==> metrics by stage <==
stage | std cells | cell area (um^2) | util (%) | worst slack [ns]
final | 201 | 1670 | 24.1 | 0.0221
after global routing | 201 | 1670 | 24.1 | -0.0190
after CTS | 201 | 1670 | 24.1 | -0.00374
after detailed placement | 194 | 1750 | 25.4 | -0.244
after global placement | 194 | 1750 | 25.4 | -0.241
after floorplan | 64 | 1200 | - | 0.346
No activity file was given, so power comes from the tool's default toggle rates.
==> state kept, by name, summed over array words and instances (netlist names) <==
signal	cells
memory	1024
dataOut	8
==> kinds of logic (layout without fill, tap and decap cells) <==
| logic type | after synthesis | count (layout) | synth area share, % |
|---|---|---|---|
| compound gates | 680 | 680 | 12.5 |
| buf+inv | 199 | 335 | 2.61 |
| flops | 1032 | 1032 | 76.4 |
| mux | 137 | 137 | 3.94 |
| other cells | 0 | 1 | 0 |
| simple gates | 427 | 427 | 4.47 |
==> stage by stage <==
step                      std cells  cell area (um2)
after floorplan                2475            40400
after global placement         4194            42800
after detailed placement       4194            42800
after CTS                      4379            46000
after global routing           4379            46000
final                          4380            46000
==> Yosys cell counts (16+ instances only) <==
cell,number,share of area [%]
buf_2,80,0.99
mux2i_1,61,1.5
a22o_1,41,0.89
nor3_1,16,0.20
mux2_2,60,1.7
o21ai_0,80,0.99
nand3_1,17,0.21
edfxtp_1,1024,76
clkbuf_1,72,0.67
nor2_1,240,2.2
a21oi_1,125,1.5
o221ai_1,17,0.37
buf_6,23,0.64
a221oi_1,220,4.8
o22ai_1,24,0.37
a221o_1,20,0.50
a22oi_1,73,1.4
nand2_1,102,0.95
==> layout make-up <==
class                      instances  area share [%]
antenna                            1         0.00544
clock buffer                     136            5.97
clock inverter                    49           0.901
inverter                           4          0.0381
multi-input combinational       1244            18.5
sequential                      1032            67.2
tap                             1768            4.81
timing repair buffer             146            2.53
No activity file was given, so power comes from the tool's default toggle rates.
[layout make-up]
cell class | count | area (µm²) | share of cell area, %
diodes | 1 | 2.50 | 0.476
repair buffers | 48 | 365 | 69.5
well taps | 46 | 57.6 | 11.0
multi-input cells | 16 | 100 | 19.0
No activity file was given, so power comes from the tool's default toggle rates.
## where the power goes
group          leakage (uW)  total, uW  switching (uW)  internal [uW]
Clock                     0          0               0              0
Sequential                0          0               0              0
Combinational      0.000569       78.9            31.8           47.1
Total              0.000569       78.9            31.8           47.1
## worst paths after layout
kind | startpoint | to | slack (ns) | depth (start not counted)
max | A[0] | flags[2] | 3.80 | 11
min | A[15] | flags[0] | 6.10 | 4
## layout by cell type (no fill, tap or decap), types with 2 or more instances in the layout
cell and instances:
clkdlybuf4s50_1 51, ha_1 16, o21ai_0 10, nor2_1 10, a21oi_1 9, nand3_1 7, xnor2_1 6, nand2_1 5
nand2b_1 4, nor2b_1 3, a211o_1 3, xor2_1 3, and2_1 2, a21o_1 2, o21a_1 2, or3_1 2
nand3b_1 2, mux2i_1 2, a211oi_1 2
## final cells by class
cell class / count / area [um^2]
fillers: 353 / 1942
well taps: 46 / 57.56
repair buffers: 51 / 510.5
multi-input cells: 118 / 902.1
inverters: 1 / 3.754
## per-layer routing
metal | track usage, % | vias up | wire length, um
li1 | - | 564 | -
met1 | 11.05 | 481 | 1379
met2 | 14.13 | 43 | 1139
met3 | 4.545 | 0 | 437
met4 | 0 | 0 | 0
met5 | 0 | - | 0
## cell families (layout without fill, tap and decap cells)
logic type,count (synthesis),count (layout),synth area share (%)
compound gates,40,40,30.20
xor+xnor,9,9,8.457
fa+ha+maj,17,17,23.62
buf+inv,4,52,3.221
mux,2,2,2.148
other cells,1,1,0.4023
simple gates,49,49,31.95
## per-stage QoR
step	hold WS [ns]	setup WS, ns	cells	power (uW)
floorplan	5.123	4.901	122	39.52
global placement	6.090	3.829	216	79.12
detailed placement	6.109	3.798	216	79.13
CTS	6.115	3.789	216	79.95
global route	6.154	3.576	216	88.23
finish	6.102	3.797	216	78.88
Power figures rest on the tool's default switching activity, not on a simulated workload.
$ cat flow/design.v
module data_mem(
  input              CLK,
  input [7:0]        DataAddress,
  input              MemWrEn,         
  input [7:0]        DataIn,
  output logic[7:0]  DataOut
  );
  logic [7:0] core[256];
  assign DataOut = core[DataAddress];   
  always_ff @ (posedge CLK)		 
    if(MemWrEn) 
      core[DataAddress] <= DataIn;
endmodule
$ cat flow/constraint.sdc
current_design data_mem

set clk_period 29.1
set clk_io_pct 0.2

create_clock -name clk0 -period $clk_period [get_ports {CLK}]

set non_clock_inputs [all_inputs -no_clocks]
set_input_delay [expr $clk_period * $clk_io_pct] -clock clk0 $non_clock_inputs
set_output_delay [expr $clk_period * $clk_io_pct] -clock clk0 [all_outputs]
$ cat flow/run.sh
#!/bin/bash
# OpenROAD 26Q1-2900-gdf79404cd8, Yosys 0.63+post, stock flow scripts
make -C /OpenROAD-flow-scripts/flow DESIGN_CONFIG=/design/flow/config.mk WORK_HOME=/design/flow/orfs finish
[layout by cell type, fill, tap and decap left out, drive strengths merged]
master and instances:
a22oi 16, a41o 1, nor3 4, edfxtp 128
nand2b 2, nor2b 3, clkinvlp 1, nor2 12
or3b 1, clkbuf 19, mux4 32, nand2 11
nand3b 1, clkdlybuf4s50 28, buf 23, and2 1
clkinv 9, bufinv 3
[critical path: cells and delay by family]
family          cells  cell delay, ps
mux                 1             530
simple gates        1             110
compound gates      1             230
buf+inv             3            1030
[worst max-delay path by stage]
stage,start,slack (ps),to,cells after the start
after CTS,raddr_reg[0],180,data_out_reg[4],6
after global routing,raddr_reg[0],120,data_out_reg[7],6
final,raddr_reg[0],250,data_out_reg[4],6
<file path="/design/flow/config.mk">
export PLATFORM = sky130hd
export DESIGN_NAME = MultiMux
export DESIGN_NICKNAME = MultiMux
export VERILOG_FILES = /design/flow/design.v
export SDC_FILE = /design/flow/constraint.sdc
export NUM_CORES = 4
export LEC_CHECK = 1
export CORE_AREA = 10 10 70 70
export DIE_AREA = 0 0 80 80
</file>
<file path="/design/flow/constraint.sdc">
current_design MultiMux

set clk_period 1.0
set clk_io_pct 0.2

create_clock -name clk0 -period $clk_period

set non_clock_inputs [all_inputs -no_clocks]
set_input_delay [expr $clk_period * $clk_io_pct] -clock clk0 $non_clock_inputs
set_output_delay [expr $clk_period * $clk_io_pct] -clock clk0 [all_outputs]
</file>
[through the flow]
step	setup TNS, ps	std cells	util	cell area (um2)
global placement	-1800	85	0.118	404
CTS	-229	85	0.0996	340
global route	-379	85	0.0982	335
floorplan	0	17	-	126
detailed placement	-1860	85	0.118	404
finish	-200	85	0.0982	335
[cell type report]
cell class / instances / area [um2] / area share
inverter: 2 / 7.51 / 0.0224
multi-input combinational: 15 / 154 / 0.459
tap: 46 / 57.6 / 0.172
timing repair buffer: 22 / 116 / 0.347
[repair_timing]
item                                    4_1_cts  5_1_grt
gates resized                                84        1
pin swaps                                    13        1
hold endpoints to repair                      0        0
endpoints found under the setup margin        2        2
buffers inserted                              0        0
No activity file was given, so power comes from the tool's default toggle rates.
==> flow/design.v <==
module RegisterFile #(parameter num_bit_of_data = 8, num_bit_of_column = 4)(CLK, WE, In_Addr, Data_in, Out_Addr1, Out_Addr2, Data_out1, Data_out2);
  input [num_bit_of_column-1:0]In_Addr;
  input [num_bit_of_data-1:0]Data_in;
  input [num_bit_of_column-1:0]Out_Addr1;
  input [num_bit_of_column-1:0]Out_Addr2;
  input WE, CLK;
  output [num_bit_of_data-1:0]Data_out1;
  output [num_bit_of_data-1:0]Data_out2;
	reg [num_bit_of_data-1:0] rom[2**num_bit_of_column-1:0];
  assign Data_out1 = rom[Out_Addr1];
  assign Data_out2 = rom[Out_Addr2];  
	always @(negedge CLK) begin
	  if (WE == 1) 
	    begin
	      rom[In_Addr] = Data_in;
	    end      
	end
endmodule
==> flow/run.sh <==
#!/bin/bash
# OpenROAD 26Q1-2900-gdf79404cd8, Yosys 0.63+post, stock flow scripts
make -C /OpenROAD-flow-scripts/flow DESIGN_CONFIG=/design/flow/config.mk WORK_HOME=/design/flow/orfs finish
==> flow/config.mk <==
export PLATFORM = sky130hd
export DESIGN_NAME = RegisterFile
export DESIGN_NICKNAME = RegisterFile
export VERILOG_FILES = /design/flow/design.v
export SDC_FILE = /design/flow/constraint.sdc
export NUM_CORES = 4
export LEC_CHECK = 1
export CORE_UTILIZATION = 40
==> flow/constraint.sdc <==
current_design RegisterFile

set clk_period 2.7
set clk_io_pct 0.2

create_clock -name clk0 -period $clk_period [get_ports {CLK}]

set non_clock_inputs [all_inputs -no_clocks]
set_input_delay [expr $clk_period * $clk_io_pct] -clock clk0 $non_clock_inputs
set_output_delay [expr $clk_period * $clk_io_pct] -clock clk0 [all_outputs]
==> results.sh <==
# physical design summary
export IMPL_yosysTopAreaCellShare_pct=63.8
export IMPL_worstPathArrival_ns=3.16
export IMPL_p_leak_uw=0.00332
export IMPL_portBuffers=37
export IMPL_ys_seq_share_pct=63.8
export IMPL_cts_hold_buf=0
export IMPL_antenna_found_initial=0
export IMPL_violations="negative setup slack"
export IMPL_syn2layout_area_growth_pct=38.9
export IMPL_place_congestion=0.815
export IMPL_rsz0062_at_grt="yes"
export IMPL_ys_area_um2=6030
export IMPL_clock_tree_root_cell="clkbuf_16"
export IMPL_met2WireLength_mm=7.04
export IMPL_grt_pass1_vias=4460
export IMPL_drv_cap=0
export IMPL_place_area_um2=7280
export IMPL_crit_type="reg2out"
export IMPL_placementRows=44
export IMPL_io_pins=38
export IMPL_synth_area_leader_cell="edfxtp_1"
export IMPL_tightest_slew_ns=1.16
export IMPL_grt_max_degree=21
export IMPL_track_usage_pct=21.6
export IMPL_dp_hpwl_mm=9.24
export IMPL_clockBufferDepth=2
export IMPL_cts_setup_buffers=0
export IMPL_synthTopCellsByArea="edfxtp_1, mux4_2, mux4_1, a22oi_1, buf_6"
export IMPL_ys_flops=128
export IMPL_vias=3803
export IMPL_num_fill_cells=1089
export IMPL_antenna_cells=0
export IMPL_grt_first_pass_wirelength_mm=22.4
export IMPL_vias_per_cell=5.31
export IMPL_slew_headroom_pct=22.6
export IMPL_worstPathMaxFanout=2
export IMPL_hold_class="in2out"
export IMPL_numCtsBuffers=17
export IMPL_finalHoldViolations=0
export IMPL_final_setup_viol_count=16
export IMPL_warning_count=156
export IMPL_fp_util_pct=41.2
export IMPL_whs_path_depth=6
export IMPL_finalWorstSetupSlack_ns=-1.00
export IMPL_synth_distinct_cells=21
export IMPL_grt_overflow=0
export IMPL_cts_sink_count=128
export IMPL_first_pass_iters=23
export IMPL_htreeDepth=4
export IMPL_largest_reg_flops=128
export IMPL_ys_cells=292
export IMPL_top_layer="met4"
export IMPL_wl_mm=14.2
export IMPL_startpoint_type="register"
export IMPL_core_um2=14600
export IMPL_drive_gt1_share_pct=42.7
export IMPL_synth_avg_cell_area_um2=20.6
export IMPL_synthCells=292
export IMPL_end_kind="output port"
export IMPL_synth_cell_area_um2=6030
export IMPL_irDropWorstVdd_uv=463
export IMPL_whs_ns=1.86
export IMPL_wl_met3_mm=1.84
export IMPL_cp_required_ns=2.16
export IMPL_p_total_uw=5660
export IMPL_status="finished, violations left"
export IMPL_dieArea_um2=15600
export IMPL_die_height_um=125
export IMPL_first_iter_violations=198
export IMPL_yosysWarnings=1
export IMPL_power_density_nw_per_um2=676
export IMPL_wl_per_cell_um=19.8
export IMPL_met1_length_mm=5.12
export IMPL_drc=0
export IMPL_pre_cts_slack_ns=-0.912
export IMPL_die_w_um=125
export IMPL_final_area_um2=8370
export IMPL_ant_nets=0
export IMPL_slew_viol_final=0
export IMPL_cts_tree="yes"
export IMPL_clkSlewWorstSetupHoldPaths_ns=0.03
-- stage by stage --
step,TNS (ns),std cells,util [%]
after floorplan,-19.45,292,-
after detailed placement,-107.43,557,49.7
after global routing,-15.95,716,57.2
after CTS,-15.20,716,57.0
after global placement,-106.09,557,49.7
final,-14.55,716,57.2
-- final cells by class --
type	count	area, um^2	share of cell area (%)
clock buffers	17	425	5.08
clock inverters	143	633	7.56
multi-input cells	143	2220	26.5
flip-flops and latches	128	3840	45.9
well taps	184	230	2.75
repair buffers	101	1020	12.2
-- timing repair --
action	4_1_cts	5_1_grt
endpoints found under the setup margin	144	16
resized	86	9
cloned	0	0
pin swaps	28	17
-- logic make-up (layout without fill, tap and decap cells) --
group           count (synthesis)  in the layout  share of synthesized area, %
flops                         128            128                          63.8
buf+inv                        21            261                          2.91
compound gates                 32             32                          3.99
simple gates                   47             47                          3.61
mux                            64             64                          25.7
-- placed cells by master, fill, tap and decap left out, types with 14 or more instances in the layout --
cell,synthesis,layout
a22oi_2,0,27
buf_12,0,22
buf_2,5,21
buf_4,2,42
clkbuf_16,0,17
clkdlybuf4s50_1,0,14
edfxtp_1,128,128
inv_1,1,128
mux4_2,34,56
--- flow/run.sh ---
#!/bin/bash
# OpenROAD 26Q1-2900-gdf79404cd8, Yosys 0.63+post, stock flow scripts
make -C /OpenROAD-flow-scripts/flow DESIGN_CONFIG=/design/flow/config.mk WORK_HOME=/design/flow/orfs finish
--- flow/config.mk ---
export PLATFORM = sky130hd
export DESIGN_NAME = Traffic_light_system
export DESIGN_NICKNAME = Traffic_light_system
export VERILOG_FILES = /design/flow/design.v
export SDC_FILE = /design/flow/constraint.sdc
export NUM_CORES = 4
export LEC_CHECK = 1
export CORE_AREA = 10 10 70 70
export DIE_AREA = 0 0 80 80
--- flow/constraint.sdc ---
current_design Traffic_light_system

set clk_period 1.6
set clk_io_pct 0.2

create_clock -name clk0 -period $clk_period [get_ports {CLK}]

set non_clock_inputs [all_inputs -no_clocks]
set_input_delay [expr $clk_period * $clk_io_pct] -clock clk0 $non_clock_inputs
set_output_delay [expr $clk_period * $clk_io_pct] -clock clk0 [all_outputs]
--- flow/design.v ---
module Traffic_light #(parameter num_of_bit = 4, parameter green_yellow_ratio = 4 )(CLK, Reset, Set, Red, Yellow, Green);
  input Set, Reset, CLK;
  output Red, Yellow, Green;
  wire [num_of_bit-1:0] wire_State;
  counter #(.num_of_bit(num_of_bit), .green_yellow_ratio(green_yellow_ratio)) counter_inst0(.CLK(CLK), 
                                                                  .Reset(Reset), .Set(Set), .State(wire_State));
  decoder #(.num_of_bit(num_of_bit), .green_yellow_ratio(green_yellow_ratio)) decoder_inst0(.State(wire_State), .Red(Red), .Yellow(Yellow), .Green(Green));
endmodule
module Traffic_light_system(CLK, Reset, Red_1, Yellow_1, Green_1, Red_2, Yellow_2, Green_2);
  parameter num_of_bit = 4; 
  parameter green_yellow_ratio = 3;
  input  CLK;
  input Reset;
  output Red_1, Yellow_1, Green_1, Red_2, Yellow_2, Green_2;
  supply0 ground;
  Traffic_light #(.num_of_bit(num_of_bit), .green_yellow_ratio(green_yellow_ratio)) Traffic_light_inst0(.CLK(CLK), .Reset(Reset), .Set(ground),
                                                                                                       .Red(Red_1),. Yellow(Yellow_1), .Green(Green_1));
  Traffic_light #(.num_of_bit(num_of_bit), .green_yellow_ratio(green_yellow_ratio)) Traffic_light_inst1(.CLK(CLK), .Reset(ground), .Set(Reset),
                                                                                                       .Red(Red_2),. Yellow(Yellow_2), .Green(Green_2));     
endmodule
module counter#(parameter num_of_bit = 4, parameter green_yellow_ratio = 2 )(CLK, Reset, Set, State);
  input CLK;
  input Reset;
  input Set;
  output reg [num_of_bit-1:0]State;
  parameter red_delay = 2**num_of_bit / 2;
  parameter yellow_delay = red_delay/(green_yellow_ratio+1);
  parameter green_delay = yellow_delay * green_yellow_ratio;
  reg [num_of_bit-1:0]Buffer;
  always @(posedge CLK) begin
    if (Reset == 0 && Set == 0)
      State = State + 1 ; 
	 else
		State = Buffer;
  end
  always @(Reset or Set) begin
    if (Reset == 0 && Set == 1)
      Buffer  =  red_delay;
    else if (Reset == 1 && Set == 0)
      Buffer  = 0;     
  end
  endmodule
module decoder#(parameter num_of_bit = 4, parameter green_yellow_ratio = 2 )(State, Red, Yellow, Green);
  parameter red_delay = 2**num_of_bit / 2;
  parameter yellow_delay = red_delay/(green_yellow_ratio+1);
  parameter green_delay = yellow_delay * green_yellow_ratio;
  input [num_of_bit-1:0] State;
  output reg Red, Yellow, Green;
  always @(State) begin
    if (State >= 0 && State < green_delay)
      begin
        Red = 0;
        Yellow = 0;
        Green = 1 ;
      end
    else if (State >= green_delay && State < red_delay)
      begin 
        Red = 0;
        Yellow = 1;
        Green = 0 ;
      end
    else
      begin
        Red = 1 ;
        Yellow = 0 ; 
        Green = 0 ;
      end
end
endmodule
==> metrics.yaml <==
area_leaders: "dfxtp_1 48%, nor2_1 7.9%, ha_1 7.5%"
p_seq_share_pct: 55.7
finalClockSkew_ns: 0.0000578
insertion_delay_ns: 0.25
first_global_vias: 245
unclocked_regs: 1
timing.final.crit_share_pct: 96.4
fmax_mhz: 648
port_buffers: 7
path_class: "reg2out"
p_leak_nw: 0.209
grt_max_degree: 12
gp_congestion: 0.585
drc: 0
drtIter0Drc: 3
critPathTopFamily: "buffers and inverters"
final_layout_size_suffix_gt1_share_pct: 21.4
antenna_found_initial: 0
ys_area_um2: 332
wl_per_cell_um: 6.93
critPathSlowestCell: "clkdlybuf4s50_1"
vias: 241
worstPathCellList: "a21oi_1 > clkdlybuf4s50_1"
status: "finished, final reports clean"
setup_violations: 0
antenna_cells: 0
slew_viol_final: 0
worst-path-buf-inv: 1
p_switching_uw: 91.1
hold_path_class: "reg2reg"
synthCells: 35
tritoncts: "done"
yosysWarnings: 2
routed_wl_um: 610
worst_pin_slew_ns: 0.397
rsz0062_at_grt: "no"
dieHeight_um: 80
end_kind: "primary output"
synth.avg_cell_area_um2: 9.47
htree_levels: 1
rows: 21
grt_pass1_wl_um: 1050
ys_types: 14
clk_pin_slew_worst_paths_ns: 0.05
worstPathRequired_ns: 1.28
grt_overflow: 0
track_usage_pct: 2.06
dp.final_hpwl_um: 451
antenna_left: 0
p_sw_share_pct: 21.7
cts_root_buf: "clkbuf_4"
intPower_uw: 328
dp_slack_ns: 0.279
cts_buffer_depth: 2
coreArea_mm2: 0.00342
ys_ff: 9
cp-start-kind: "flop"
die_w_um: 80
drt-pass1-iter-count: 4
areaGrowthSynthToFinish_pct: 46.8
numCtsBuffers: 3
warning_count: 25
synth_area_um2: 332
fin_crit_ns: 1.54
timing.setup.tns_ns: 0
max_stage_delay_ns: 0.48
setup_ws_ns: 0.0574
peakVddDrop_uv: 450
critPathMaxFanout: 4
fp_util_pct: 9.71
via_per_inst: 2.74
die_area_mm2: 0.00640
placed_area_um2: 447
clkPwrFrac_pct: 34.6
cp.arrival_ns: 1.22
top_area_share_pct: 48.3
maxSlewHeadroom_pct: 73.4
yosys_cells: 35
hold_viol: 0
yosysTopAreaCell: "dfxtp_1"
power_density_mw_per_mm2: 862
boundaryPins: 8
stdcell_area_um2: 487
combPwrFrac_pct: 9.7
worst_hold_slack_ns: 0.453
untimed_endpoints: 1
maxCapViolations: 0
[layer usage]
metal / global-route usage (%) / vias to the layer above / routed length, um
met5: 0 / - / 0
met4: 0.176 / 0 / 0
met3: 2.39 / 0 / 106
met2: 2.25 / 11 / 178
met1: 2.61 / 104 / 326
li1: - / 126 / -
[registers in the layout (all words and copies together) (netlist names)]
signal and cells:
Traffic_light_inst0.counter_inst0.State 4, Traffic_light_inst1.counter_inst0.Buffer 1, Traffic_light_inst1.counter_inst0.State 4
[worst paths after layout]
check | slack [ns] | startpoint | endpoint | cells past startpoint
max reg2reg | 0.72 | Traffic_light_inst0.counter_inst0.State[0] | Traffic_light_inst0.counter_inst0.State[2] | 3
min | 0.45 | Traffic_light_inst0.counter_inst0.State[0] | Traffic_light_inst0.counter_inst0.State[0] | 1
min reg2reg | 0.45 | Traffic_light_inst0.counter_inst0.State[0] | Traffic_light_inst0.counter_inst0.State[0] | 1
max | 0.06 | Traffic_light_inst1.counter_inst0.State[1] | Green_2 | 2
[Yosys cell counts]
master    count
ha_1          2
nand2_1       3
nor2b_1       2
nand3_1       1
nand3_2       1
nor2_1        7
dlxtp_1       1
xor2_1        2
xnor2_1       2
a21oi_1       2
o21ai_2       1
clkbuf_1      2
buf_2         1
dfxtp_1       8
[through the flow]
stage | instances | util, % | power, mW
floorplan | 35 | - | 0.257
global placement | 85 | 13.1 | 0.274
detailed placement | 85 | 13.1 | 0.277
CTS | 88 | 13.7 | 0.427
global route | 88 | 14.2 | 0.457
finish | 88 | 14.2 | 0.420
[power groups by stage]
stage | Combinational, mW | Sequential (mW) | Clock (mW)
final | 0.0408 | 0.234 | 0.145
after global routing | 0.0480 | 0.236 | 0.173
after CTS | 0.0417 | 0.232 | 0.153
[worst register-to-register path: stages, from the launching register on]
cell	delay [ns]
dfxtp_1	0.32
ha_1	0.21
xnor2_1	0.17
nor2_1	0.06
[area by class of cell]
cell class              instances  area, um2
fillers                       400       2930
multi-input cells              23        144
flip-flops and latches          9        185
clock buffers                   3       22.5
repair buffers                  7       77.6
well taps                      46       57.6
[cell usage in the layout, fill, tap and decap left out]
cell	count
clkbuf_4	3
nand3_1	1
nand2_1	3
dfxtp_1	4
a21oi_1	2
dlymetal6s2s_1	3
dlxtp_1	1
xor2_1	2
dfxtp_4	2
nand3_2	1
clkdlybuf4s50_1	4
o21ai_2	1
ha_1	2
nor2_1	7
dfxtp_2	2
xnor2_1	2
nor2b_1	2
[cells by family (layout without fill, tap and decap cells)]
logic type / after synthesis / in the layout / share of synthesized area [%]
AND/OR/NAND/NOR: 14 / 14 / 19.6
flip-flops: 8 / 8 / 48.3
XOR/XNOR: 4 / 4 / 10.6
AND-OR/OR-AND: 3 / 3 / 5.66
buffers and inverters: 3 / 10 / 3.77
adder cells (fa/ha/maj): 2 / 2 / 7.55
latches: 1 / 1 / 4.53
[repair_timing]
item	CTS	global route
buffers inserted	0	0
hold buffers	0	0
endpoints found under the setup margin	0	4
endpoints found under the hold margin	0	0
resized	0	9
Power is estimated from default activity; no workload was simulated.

:: Task details ::
Please state how many lines of the material contain the word "flags", giving the number alone.

:: Your solution ::
2